There were 1,897 households, out of which 30.4% had children under the age of 18 living with them, 49.1% were married couples living together, 10.8% had a female householder with no husband present, and 31.7% were non-families. 19.5% of all households were made up of individuals, and 10.8% had someone living alone who was 65 years of age or older. The average household size was 3.16 and the average family size was 3.37.

In the CDP, the population was spread out, with 25.3% under the age of 18, 15.4% from 18 to 24, 28.3% from 25 to 44, 17.7% from 45 to 64, and 13.4% who were 65 years of age or older. The median age was 30 years. For every 100 females, there were 139.1 males. For every 100 females age 18 and over, there were 150.5 males.
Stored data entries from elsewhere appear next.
`src/design/pitaya_pkg.sv`:
```
package pitaya_pkg;

  ////////////////////////////////////////
  // widths and depths
  ////////////////////////////////////////
  localparam int ADC_PIN_W  = 16;  // pins per ADC channel, 2 lsb reserved
  localparam int SAMPLE_W   = 14;
  localparam int SYS_W      = 32;  // bus addr/data
  localparam int REGION_LSB = 20;
  localparam int REGION_W   = 3;
  localparam int N_REGIONS  = 8;
  localparam int FIFO_DEPTH = 16;  // sample pairs
  localparam int PTR_W      = $clog2(FIFO_DEPTH);
  localparam int LEVEL_W    = 5;   // holds 0..FIFO_DEPTH
  localparam int DROP_W     = 16;
  localparam int LED_W      = 8;

  ////////////////////////////////////////
  // region 0 register map
  ////////////////////////////////////////
  localparam logic [REGION_LSB-1:0] REG_CTRL   = 'h0;
  localparam logic [REGION_LSB-1:0] REG_LED    = 'h4;
  localparam logic [REGION_LSB-1:0] REG_STATUS = 'h8;

  localparam int CTRL_LOOP_BIT   = 0;
  localparam int CTRL_DAC_EN_BIT = 1;

  typedef logic signed [SAMPLE_W-1:0] sample_t;

  typedef struct packed {
    sample_t a;  // channel a
    sample_t b;  // channel b
  } sample_pair_t;

  typedef struct packed {
    logic [SAMPLE_W-1:0] a;
    logic [SAMPLE_W-1:0] b;
  } dac_code_t;

  typedef struct packed {
    logic [SYS_W-1:0] addr;
    logic [SYS_W-1:0] wdata;
    logic             wen;
    logic             ren;
  } sys_req_t;

  typedef struct packed {
    logic [SYS_W-1:0] rdata;
    logic             ack;
    logic             err;
  } sys_rsp_t;

  // negative slope code <-> two's complement, same bit flip both ways
  function automatic logic [SAMPLE_W-1:0] neg_slope(input logic [SAMPLE_W-1:0] code);
    return {code[SAMPLE_W-1], ~code[SAMPLE_W-2:0]};
  endfunction

endpackage

```
`src/design/adc_frontend.sv`:
```
`timescale 1ns/1ps

module adc_frontend (
  input  logic                                 adc_clk,
  input  logic                                 arst_n_i,
  input  logic [pitaya_pkg::ADC_PIN_W-1:0]     adc_dat_a_i,   // ch a pins
  input  logic [pitaya_pkg::ADC_PIN_W-1:0]     adc_dat_b_i,   // ch b pins
  input  logic                                 digital_loop_i,
  input  pitaya_pkg::sample_pair_t             dac_pair_i,    // from dac side
  output logic                                 valid_o,
  output pitaya_pkg::sample_pair_t             pair_o,
  input  logic                                 ready_i,
  output logic [pitaya_pkg::DROP_W-1:0]        drop_count_o
);

  import pitaya_pkg::*;

  logic [SAMPLE_W-1:0] adc_dat_a_q;
  logic [SAMPLE_W-1:0] adc_dat_b_q;
  logic                valid_q;
  logic [DROP_W-1:0]   drop_q;
  sample_pair_t        adc_pair;

  ////////////////////////////////////////
  // input register
  ////////////////////////////////////////

  // upper bits only, the two lsb are reserved
  always_ff @(posedge adc_clk)
  begin
    adc_dat_a_q <= adc_dat_a_i[ADC_PIN_W-1 -: SAMPLE_W];
    adc_dat_b_q <= adc_dat_b_i[ADC_PIN_W-1 -: SAMPLE_W];
  end

  // adc never stalls, valid from first cycle after reset
  always_ff @(posedge adc_clk or negedge arst_n_i)
  begin
    if (!arst_n_i)
      valid_q <= 1'b0;
    else
      valid_q <= 1'b1;
  end

  // unsigned neg slope -> two's complement
  assign adc_pair.a = sample_t'(neg_slope(adc_dat_a_q));
  assign adc_pair.b = sample_t'(neg_slope(adc_dat_b_q));

  assign pair_o  = digital_loop_i ? dac_pair_i : adc_pair;  // loopback switch
  assign valid_o = valid_q;

  ////////////////////////////////////////
  // lost pairs, saturating
  ////////////////////////////////////////
  always_ff @(posedge adc_clk or negedge arst_n_i)
  begin
    if (!arst_n_i)
      drop_q <= '0;
    else if (valid_q && !ready_i && (drop_q != '1))
      drop_q <= drop_q + 1'b1;
  end

  assign drop_count_o = drop_q;

endmodule

```
`src/design/sample_fifo.sv`:
```
`timescale 1ns/1ps

module sample_fifo (
  input  logic                            adc_clk,
  input  logic                            arst_n_i,
  input  logic                            in_valid_i,
  input  pitaya_pkg::sample_pair_t        in_pair_i,
  output logic                            in_ready_o,
  output logic                            out_valid_o,
  output pitaya_pkg::sample_pair_t        out_pair_o,
  input  logic                            out_ready_i,
  output logic [pitaya_pkg::LEVEL_W-1:0]  level_o       // pairs held, incl. output reg
);

  import pitaya_pkg::*;

  sample_pair_t       mem [FIFO_DEPTH];
  logic [PTR_W-1:0]   wr_ptr;
  logic [PTR_W-1:0]   rd_ptr;
  logic [LEVEL_W-1:0] level_q;
  logic               out_valid_q;
  sample_pair_t       out_pair_q;
  logic               push;
  logic               pop;
  logic               mem_empty;
  logic               load_out;   // output register takes a new pair
  logic               bypass;     // empty: input goes straight to output reg

  assign push      = in_valid_i & in_ready_o;
  assign pop       = out_valid_q & out_ready_i;
  // output reg is always filled first, so mem never holds all FIFO_DEPTH
  assign mem_empty = (wr_ptr == rd_ptr);
  assign load_out  = !out_valid_q || pop;
  assign bypass    = load_out && mem_empty;

  ////////////////////////////////////////
  // storage
  ////////////////////////////////////////
  always_ff @(posedge adc_clk)
  begin
    if (push && !bypass)
      mem[wr_ptr] <= in_pair_i;
    if (load_out)
      out_pair_q <= mem_empty ? in_pair_i : mem[rd_ptr];
  end

  always_ff @(posedge adc_clk or negedge arst_n_i)
  begin
    if (!arst_n_i)
    begin
      wr_ptr      <= '0;
      rd_ptr      <= '0;
      out_valid_q <= 1'b0;
    end
    else
    begin
      if (push && !bypass)
        wr_ptr <= wr_ptr + 1'b1;  // wraps at depth
      if (load_out)
      begin
        if (!mem_empty)
        begin
          rd_ptr      <= rd_ptr + 1'b1;
          out_valid_q <= 1'b1;
        end
        else
          out_valid_q <= push;  // bypass or run dry
      end
    end
  end

  ////////////////////////////////////////
  // fill level
  ////////////////////////////////////////
  always_ff @(posedge adc_clk or negedge arst_n_i)
  begin
    if (!arst_n_i)
      level_q <= '0;
    else
    begin
      case ({push, pop})
        2'b10:   level_q <= level_q + 1'b1;
        2'b01:   level_q <= level_q - 1'b1;
        default: level_q <= level_q;  // none or both
      endcase
    end
  end

  assign in_ready_o  = (level_q != LEVEL_W'(FIFO_DEPTH));  // low only when full
  assign out_valid_o = out_valid_q;
  assign out_pair_o  = out_pair_q;
  assign level_o     = level_q;

endmodule

```
`src/design/dac_backend.sv`:
```
`timescale 1ns/1ps

module dac_backend (
  input  logic                      adc_clk,
  input  logic                      arst_n_i,
  input  logic                      dac_en_i,
  input  logic                      in_valid_i,
  input  pitaya_pkg::sample_pair_t  in_pair_i,
  output logic                      in_ready_o,
  output pitaya_pkg::dac_code_t     dac_o,       // neg slope codes to pins
  output pitaya_pkg::sample_pair_t  dac_pair_o   // signed, back to loopback
);

  import pitaya_pkg::*;

  dac_code_t    dac_q;
  sample_pair_t pair_q;
  logic         take;

  assign in_ready_o = dac_en_i;  // pops whenever enabled
  assign take       = in_valid_i & dac_en_i;

  ////////////////////////////////////////
  // output registers
  ////////////////////////////////////////

  // hold last value while fifo empty or disabled
  always_ff @(posedge adc_clk or negedge arst_n_i)
  begin
    if (!arst_n_i)
    begin
      dac_q  <= '0;
      pair_q <= '0;
    end
    else if (take)
    begin
      pair_q  <= in_pair_i;
      dac_q.a <= neg_slope(in_pair_i.a);  // signed -> neg slope offset
      dac_q.b <= neg_slope(in_pair_i.b);
    end
  end

  assign dac_o      = dac_q;
  assign dac_pair_o = pair_q;

endmodule

```
`src/design/sys_regs.sv`:
```
`timescale 1ns/1ps

module sys_regs (
  input  logic                            adc_clk,
  input  logic                            arst_n_i,
  input  pitaya_pkg::sys_req_t            sys_req_i,
  output pitaya_pkg::sys_rsp_t            sys_rsp_o,
  input  logic [pitaya_pkg::LEVEL_W-1:0]  fifo_level_i,
  input  logic [pitaya_pkg::DROP_W-1:0]   drop_count_i,
  output logic                            digital_loop_o,
  output logic                            dac_en_o,
  output logic [pitaya_pkg::LED_W-1:0]    led_o
);

  import pitaya_pkg::*;

  logic [REGION_W-1:0]   region;
  logic                  region0;       // request hits the register block
  logic [REGION_LSB-1:0] offset;        // byte offset inside region
  logic [SYS_W-1:0]      reg0_rdata;
  logic                  loop_q;
  logic                  dac_en_q;
  logic [LED_W-1:0]      led_q;
  logic                  ack_q;
  logic [SYS_W-1:0]      rdata_q;

  ////////////////////////////////////////
  // region decode
  ////////////////////////////////////////
  assign region  = sys_req_i.addr[REGION_LSB +: REGION_W];
  assign region0 = (region == '0);
  assign offset  = sys_req_i.addr[REGION_LSB-1:0];

  // region 0 read word
  always_comb
  begin
    reg0_rdata = '0;
    case (offset)
      REG_CTRL:
      begin
        reg0_rdata[CTRL_LOOP_BIT]   = loop_q;
        reg0_rdata[CTRL_DAC_EN_BIT] = dac_en_q;
      end
      REG_LED:    reg0_rdata[LED_W-1:0] = led_q;
      REG_STATUS:
      begin
        reg0_rdata[LEVEL_W-1:0]          = fifo_level_i;
        reg0_rdata[SYS_W-1 -: DROP_W]    = drop_count_i;  // bits 31:16
      end
      default:    reg0_rdata = '0;
    endcase
  end

  ////////////////////////////////////////
  // region 0 registers
  ////////////////////////////////////////
  always_ff @(posedge adc_clk or negedge arst_n_i)
  begin
    if (!arst_n_i)
    begin
      loop_q   <= 1'b0;
      dac_en_q <= 1'b0;
      led_q    <= '0;
    end
    else if (sys_req_i.wen && region0)
    begin
      case (offset)
        REG_CTRL:
        begin
          loop_q   <= sys_req_i.wdata[CTRL_LOOP_BIT];
          dac_en_q <= sys_req_i.wdata[CTRL_DAC_EN_BIT];
        end
        REG_LED: led_q <= sys_req_i.wdata[LED_W-1:0];
        default: ;  // status is read only
      endcase
    end
  end

  // every region answers one cycle after the request
  always_ff @(posedge adc_clk or negedge arst_n_i)
  begin
    if (!arst_n_i)
    begin
      ack_q   <= 1'b0;
      rdata_q <= '0;
    end
    else
    begin
      ack_q   <= sys_req_i.wen | sys_req_i.ren;
      rdata_q <= region0 ? reg0_rdata : '0;  // regions 1..7 read zero
    end
  end

  assign sys_rsp_o.rdata = rdata_q;
  assign sys_rsp_o.ack   = ack_q;
  assign sys_rsp_o.err   = 1'b0;  // no error source

  assign digital_loop_o = loop_q;
  assign dac_en_o       = dac_en_q;
  assign led_o          = led_q;

endmodule

```
`src/design/pitaya_top.sv`:
```
`timescale 1ns/1ps

module pitaya_top (
  input  logic                              adc_clk,
  input  logic                              arst_n_i,
  input  logic [pitaya_pkg::ADC_PIN_W-1:0]  adc_dat_a_i,
  input  logic [pitaya_pkg::ADC_PIN_W-1:0]  adc_dat_b_i,
  input  pitaya_pkg::sys_req_t              sys_req_i,
  output pitaya_pkg::sys_rsp_t              sys_rsp_o,
  output pitaya_pkg::dac_code_t             dac_o,
  output logic [pitaya_pkg::LED_W-1:0]      led_o
);

  import pitaya_pkg::*;

  // adc -> fifo
  logic               frontend_valid;
  sample_pair_t       frontend_pair;
  logic               fifo_ready;
  // fifo -> dac
  logic               out_valid;
  sample_pair_t       out_pair;
  logic               out_ready;
  // config and status
  logic               digital_loop;
  logic               dac_en;
  logic [LEVEL_W-1:0] fifo_level;
  logic [DROP_W-1:0]  drop_count;
  sample_pair_t       dac_pair;     // loopback path

  ////////////////////////////////////////
  // sample path
  ////////////////////////////////////////
  adc_frontend u_adc_frontend (
    .adc_clk        (adc_clk),
    .arst_n_i       (arst_n_i),
    .adc_dat_a_i    (adc_dat_a_i),
    .adc_dat_b_i    (adc_dat_b_i),
    .digital_loop_i (digital_loop),
    .dac_pair_i     (dac_pair),
    .valid_o        (frontend_valid),
    .pair_o         (frontend_pair),
    .ready_i        (fifo_ready),
    .drop_count_o   (drop_count)
  );

  sample_fifo u_sample_fifo (
    .adc_clk     (adc_clk),
    .arst_n_i    (arst_n_i),
    .in_valid_i  (frontend_valid),
    .in_pair_i   (frontend_pair),
    .in_ready_o  (fifo_ready),
    .out_valid_o (out_valid),
    .out_pair_o  (out_pair),
    .out_ready_i (out_ready),
    .level_o     (fifo_level)
  );

  dac_backend u_dac_backend (
    .adc_clk    (adc_clk),
    .arst_n_i   (arst_n_i),
    .dac_en_i   (dac_en),
    .in_valid_i (out_valid),
    .in_pair_i  (out_pair),
    .in_ready_o (out_ready),
    .dac_o      (dac_o),
    .dac_pair_o (dac_pair)
  );

  ////////////////////////////////////////
  // system bus
  ////////////////////////////////////////
  sys_regs u_sys_regs (
    .adc_clk        (adc_clk),
    .arst_n_i       (arst_n_i),
    .sys_req_i      (sys_req_i),
    .sys_rsp_o      (sys_rsp_o),
    .fifo_level_i   (fifo_level),
    .drop_count_i   (drop_count),
    .digital_loop_o (digital_loop),
    .dac_en_o       (dac_en),
    .led_o          (led_o)
  );

endmodule

```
The median income for a household in the CDP was $28,409, and the median income for a family was $30,053. Males had a median income of $20,593 versus $16,904 for females. The per capita income for the CDP was $13,891. About 20.3% of families and 33.8% of the population were below the poverty line, including 43.7% of those under age 18 and 4.7% of those age 65 or over.